Add blog post for recover from volume expansion failure

2025-08-05 11:17:20 -04:00 · 2025-08-05 11:17:20 -04:00 · 66ac98d451
parent e1d44411c4
commit 66ac98d451
1 changed files with 71 additions and 1 deletions
--- a/content/en/blog/_posts/2025-07-10-recover-failed-expansion/index.md
+++ b/content/en/blog/_posts/2025-07-10-recover-failed-expansion/index.md
@ -8,4 +8,74 @@ author: >
  [Hemant Kumar](https://github.com/gnufied) (Red Hat)
 ---

-Place holder for volume expansion.
+Have you ever made a typo when expanding your persistent volumes in Kubernetes? Meant to specify `2TB`
+but specified `20TB`? This seemingly innocous problem was kinda hard to fix and took us almost 5 year to fix but we have finally made `RecoverVolumeExpansionFailure` feature GA in v1.34 of Kubernetes - https://kubernetes.io/docs/concepts/storage/persistent-volumes/#recovering-from-failure-when-expanding-volumes
+
+While it was always possible to recover from failing volume expansions manually, it usually required cluster-admin access and was tedious to do (See aformentioned link for more information).
+
+With v1.34 users should be able to reduce requested size of the persistentvolume claim(PVC) and as long as
+expansion to previously requested size didn't finish, users can correct the size requested and Kubernetes will automatically work to correct it. Any quota consumed by failed expansion will be returned to the user and PVC should be resized to newly specified size.
+
+Lets walk through an example of how all of this works.
+
+## Reducing PVC size to recover from failed expansion
+
+Lets say you are running out of disk space on your database server and you want to expand the PVC from previously specified `10TB` to `100TB` but made a typo and specified `1000TB`.
+
+```yaml
+kind: PersistentVolumeClaim
+apiVersion: v1
+metadata:
+  name: myclaim
+spec:
+  accessModes:
+    - ReadWriteOnce
+  resources:
+    requests:
+      storage: 1000TB --> newly specified size with Typo
+```
+
+Now, you may be out of disk space on your disk array or simply ran out of allocated quota on your cloud-provider and expansion to `1000TB` is never going to succeed.
+
+In Kubernetes v1.34, you can simply correct your mistake and request *reduced* pvc size.
+
+```yaml
+kind: PersistentVolumeClaim
+apiVersion: v1
+metadata:
+  name: myclaim
+spec:
+  accessModes:
+    - ReadWriteOnce
+  resources:
+    requests:
+      storage: 100TB --> Fixed new size, has to be greater than 10TB.
+```
+
+This requires no admin intervention and whatever Kubernetes quota you consumed will be automatically returned.
+
+This feature does have a caveat that, whatever new size you specify for the PVC, it **MUST** be still higher than what was original size in `.status.capacity`. It should be noted that, since Kubernetes doesn't support shriking your PV objects, you can never go below size that was originally allocatd for your PVC request.
+
+## Improved error handling and observability of volume expansion
+
+This seemingly innocuos feature also required us to almost redo how volume expansion works under the hood in Kubernetes.

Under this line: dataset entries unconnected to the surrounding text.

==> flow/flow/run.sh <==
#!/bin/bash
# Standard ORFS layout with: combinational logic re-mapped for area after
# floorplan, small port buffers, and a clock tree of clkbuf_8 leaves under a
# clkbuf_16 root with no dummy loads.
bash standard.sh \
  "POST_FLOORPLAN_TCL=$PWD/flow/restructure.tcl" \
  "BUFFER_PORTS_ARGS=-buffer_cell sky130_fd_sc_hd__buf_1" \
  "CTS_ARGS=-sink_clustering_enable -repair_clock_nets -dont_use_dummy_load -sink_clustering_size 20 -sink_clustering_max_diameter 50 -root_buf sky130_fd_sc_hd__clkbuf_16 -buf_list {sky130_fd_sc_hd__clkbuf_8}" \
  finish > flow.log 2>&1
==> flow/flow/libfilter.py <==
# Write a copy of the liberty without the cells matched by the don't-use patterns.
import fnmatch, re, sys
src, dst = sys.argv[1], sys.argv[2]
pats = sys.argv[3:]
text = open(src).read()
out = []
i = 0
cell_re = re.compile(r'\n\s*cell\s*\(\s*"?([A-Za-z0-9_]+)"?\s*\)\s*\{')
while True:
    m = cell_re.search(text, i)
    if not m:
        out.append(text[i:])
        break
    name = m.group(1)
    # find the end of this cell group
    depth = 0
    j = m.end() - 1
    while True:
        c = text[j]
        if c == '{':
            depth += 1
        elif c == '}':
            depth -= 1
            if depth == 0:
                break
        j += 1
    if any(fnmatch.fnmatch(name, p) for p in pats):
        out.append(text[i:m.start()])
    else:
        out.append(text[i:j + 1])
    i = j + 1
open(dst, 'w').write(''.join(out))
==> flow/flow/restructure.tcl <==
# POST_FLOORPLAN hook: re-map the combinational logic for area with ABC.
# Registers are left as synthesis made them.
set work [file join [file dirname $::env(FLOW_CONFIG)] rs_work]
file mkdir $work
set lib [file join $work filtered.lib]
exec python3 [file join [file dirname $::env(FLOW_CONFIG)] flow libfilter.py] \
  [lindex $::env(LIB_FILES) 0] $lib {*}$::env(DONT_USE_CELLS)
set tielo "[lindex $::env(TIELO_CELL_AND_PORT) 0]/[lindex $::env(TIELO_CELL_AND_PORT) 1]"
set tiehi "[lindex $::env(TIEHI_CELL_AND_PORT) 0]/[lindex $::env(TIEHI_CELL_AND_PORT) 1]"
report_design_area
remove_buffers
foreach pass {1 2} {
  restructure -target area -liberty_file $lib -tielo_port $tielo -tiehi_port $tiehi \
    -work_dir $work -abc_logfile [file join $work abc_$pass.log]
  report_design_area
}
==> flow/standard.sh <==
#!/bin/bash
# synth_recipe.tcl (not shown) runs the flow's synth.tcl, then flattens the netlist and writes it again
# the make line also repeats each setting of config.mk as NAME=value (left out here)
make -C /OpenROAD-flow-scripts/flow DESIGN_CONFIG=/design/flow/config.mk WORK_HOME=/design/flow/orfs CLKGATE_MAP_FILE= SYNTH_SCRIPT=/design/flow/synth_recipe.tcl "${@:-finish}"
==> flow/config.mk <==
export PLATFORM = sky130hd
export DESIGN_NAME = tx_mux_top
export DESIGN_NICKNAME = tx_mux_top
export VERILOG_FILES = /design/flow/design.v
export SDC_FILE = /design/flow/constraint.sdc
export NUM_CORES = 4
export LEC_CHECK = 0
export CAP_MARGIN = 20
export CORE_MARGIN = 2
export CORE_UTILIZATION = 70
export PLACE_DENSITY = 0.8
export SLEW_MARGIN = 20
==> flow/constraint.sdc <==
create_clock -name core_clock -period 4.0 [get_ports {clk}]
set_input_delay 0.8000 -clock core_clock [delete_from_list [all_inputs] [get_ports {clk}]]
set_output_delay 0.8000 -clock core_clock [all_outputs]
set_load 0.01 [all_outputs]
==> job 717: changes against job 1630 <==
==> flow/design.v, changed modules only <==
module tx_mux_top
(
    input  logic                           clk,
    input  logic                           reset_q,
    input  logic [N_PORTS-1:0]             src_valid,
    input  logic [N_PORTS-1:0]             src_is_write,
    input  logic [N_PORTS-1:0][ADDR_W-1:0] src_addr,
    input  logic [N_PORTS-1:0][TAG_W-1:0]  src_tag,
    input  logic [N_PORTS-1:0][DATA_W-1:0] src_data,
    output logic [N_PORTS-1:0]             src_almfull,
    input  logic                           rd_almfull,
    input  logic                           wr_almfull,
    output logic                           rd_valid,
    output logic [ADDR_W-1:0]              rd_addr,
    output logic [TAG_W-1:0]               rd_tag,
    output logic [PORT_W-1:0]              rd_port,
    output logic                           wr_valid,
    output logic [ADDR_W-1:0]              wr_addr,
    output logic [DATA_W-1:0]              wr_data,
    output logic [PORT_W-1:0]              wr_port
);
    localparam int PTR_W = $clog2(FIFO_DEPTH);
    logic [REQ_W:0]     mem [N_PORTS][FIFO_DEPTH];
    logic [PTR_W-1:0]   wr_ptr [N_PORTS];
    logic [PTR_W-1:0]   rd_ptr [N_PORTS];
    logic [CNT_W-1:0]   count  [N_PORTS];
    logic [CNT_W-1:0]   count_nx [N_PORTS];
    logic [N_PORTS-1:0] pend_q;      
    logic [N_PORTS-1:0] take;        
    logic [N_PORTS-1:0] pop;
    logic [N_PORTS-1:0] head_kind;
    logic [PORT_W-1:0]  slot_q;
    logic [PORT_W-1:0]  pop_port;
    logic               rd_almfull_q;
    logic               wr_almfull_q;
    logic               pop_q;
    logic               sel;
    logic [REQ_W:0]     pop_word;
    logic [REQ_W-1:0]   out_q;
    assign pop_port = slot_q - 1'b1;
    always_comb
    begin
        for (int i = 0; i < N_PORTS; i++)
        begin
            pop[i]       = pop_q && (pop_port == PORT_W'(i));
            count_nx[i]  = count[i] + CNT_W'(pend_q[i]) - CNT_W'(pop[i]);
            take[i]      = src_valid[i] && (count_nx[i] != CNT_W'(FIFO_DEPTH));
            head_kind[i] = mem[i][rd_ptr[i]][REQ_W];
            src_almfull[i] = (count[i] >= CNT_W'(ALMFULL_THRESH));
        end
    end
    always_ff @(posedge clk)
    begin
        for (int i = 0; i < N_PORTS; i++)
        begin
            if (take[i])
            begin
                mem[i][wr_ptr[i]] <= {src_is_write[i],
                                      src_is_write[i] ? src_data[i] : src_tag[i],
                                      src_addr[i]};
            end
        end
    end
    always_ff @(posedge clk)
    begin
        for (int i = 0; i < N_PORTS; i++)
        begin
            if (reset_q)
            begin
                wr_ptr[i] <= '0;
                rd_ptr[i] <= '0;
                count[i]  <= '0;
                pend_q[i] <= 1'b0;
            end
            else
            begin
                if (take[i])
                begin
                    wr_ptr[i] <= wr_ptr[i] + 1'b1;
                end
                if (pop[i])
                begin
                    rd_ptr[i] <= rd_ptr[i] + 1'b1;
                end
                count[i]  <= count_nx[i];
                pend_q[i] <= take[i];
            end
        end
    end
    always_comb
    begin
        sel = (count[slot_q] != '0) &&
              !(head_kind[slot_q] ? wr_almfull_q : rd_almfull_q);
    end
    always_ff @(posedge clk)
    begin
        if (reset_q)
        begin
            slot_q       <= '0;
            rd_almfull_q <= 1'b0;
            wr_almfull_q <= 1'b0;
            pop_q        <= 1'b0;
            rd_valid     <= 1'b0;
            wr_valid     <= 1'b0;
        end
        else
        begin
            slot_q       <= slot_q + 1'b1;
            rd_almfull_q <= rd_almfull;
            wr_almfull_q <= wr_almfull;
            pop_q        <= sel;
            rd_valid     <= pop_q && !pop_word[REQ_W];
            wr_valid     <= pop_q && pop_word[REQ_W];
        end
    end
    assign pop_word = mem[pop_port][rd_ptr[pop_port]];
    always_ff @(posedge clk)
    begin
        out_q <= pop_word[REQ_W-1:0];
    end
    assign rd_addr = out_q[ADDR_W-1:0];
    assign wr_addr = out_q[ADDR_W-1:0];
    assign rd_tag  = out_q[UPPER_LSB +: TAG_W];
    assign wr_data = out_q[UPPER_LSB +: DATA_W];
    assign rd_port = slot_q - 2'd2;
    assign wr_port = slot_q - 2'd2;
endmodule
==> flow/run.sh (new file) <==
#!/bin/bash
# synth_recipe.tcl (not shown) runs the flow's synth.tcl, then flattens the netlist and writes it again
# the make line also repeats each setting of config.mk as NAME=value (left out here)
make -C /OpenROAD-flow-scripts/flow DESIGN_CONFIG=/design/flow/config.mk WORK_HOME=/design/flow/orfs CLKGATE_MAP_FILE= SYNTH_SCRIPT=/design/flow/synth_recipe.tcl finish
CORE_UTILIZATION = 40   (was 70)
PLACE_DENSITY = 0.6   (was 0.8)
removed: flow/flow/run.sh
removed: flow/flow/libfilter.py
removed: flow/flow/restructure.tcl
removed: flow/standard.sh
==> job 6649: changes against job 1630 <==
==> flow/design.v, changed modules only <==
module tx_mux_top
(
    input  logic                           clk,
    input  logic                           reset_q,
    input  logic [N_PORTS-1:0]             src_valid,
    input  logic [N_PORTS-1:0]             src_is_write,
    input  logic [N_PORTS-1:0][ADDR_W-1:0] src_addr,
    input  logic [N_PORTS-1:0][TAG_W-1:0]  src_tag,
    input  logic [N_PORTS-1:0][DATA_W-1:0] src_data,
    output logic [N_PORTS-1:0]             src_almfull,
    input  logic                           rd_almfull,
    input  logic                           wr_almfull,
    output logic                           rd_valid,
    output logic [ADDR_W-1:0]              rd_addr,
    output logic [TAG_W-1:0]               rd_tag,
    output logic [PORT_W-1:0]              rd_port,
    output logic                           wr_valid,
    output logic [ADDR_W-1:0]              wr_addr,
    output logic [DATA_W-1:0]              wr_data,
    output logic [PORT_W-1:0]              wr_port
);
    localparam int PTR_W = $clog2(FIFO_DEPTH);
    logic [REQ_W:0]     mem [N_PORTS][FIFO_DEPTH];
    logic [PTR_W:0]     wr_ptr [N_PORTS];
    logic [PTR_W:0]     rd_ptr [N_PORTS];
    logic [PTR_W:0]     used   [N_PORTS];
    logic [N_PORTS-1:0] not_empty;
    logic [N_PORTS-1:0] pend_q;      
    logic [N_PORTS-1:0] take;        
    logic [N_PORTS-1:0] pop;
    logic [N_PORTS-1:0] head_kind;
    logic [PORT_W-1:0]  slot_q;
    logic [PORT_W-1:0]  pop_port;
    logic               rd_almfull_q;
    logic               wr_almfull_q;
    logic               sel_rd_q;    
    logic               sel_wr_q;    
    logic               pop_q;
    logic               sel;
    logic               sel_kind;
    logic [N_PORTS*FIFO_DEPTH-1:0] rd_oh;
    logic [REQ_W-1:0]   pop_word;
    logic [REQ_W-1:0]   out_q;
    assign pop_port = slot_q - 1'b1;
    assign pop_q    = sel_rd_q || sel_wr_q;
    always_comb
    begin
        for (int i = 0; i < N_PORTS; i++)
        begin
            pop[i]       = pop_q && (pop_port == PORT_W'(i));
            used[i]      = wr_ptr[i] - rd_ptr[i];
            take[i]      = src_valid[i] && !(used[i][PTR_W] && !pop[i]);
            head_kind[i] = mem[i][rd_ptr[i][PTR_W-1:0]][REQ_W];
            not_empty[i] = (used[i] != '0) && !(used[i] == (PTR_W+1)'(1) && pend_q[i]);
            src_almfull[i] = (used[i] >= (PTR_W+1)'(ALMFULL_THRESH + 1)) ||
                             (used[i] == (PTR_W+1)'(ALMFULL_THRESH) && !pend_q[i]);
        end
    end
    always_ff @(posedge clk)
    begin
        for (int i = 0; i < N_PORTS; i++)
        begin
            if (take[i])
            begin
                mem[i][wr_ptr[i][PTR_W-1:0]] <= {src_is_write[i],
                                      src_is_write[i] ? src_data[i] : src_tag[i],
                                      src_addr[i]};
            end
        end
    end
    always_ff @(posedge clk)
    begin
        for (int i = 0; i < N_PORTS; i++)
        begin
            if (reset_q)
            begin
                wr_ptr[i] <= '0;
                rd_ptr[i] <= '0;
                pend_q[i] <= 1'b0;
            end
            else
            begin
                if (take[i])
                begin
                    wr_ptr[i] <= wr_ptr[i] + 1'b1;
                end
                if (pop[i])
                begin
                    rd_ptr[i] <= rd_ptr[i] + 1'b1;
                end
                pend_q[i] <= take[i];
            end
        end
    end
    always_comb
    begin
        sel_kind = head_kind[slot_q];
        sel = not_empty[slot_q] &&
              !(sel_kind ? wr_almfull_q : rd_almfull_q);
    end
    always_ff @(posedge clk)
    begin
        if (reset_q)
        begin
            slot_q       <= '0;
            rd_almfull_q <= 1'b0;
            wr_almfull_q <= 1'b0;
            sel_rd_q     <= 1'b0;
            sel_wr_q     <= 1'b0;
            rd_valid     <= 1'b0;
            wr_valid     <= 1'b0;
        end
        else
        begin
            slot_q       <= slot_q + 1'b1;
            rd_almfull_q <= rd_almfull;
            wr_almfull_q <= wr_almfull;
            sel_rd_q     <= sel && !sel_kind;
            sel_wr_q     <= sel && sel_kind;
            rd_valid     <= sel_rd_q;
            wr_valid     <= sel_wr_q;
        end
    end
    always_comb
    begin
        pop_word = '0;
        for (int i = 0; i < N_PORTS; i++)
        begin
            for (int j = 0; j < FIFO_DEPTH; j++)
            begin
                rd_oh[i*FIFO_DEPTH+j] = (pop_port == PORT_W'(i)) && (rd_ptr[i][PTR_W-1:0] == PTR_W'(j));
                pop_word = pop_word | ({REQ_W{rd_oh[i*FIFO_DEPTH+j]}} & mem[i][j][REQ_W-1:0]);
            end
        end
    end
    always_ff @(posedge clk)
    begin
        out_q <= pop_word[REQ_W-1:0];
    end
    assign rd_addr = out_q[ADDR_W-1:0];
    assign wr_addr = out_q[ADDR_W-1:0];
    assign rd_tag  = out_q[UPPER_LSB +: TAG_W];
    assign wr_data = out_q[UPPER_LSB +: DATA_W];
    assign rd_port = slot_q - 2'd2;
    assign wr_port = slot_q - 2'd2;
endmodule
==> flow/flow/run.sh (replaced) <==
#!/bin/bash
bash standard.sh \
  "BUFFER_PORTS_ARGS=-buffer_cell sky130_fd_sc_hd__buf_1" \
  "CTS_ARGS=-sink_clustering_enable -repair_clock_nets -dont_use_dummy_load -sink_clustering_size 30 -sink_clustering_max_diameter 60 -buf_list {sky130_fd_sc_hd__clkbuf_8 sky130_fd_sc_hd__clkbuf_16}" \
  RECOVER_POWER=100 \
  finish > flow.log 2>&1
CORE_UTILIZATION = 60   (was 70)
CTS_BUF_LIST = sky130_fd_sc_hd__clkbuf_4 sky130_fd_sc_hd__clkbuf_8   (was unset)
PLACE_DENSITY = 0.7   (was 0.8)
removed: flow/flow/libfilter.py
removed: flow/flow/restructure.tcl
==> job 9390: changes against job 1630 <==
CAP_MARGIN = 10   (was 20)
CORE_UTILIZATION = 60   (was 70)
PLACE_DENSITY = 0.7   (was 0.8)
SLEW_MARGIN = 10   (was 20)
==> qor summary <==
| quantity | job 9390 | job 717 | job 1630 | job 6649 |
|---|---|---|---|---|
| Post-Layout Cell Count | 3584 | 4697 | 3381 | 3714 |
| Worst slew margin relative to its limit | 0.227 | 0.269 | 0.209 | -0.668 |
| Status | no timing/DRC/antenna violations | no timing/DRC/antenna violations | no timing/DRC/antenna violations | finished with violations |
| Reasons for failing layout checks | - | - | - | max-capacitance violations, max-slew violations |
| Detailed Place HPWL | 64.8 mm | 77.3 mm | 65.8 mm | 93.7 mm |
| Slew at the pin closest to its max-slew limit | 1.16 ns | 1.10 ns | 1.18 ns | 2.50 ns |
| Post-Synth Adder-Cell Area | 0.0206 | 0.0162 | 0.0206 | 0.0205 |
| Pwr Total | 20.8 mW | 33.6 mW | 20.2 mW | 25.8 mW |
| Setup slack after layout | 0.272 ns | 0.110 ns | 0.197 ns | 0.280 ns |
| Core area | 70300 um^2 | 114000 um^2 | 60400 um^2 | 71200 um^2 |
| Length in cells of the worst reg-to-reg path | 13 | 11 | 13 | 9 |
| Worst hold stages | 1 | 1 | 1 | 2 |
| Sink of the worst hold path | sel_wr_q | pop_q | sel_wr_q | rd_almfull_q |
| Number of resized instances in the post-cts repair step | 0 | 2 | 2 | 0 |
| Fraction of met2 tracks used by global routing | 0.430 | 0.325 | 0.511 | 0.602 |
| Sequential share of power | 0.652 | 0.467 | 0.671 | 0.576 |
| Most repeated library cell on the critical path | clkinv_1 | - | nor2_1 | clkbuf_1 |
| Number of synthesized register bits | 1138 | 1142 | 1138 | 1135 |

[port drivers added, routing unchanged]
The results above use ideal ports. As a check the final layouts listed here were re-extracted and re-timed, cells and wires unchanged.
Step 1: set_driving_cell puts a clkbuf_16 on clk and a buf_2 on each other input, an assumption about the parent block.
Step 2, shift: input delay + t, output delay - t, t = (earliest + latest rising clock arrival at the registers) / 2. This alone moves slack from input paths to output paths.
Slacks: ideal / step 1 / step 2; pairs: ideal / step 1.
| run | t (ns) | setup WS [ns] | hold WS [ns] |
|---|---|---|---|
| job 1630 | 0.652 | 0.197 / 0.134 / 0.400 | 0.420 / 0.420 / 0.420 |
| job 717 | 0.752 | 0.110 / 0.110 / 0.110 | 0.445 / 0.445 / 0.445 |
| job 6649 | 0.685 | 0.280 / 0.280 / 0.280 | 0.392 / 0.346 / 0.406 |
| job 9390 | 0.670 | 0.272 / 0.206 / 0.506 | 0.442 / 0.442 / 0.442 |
From an optimization exercise on the open Yosys and OpenROAD flow, aimed at small area and a short achievable clock period; shortcuts taken in it are not production practice.
Function was checked by simulation only, so behaviour that the tests miss may differ from the original.

==> trial 24 <==
==> flow/design.v <==
module branch_target_unit #(
  parameter int XLEN    = 32,
  parameter int ENTRIES = 32,
  localparam int IDX_W  = $clog2(ENTRIES),
  localparam int TAG_W  = XLEN - IDX_W - 2
) (
  input  logic            clk,
  input  logic            rst,
  input  logic            flush_all,
  input  logic [XLEN-1:0] pc_f,
  output logic            pred_taken_f,
  output logic [XLEN-1:0] pred_target_f,
  input  logic            update_e,
  input  logic [XLEN-1:0] pc_e,
  input  logic [XLEN-1:0] imm_ext_e,
  input  logic [XLEN-1:0] rs1_e,
  input  logic            is_jalr_e,
  input  logic            taken_e,
  input  logic            pred_taken_e,
  input  logic [XLEN-1:0] pred_target_e,
  output logic [XLEN-1:0] pc_target_e,
  output logic            mispredict_e
);
  logic             valid [ENTRIES];
  logic [TAG_W-1:0] tags  [ENTRIES];
  logic [XLEN-1:0]  tgts  [ENTRIES];
  logic [1:0]       ctrs  [ENTRIES];
  logic [IDX_W-1:0] idx_f, idx_e;
  logic [TAG_W-1:0] tag_f, tag_e;
  logic             hit_f, hit_e;
  logic [XLEN-1:0]  sum_e;
  logic             unused_lsbs;
  assign idx_f = pc_f[IDX_W+1:2];
  assign tag_f = pc_f[XLEN-1:IDX_W+2];
  assign idx_e = pc_e[IDX_W+1:2];
  assign tag_e = pc_e[XLEN-1:IDX_W+2];
  assign unused_lsbs = ^{pc_f[1:0], pc_e[1:0]};
  assign hit_f = valid[idx_f] && (tags[idx_f] == tag_f);
  assign hit_e = valid[idx_e] && (tags[idx_e] == tag_e);
  assign pred_taken_f  = hit_f && ctrs[idx_f][1];
  assign pred_target_f = hit_f ? tgts[idx_f] : '0;
  assign sum_e = (is_jalr_e ? rs1_e : pc_e) + imm_ext_e;
  assign pc_target_e = is_jalr_e ? {sum_e[XLEN-1:1], 1'b0} : sum_e;
  always_comb begin
    mispredict_e = 1'b0;
    if (update_e) begin
      mispredict_e = (taken_e != pred_taken_e) ||
                     (taken_e && pred_taken_e &&
                      (pc_target_e != pred_target_e));
    end
  end
  always_ff @(posedge clk or posedge rst) begin
    if (rst) begin
      for (int i = 0; i < ENTRIES; i++) begin
        valid[i] <= 1'b0;
        tags[i]  <= '0;
        tgts[i]  <= '0;
        ctrs[i]  <= 2'b01;
      end
    end else begin
      if (update_e) begin
        if (hit_e) begin
          if (taken_e) begin
            if (ctrs[idx_e] != 2'b11) ctrs[idx_e] <= ctrs[idx_e] + 2'd1;
            tgts[idx_e] <= pc_target_e;
          end else if (ctrs[idx_e] != 2'b00) begin
            ctrs[idx_e] <= ctrs[idx_e] - 2'd1;
          end
        end else if (taken_e) begin
          valid[idx_e] <= 1'b1;
          tags[idx_e]  <= tag_e;
          tgts[idx_e]  <= pc_target_e;
          ctrs[idx_e]  <= 2'b10;
        end
      end
      if (flush_all) begin
        for (int i = 0; i < ENTRIES; i++) valid[i] <= 1'b0;
      end
    end
  end
endmodule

There are new API fields available in PVC objects which you can monitor to observe progress of volume expansion.
+
+### Improved observability of in-progress expansion
+
+Users can use `pvc.status.allocatedResourceStatus['storage']` to monitor progress of their volume expansion operation. For a typical block volume, this should transition between `ControllerResizeInProgress`, `NodeResizePending` and `NodeResizeInProgress` and become nil/empty when volume expansion is finished.
+
+If for some reason, volume expansion to requested size is not feasible it should accordingly be in states like - `ControllerResizeInfeasible` or `NodeResizeInfeasible`.
+
+You can also observe size towards which Kubernetes is working by watching `pvc.status.allocatedResources`.
+
+### Improved error handling and reporting
+
+Kubernetes should now retry your failed volume expansions at slower rate, it should make fewer requests to both cloudprovider and Kubernetes apiserver.
+
+Errors observerd during volume expansion are now reported as condition on PVC objects and should persist unlike events. Kubernetes will now populate `pvc.status.conditions` with error keys `ControllerResizeError` or `NodeResizeError` when volume expansion fails.
+
+### Fixes long standing bugs in resizing workflows
+
+This feature also has allowed us to fix long standing bugs in resizing workflow such as - https://github.com/kubernetes/kubernetes/issues/115294 . If you observe anything broken please report your bugs to https://github.com/kubernetes/kubernetes/issues .
+
+Working on this feature through its lifecycle was challenging and it wouldn't have been possible without feedback from @msau42, @jsafrane and @xingyang. We also appreciate all the input provided by @thockin and @liggit at various kubecon contributor summits.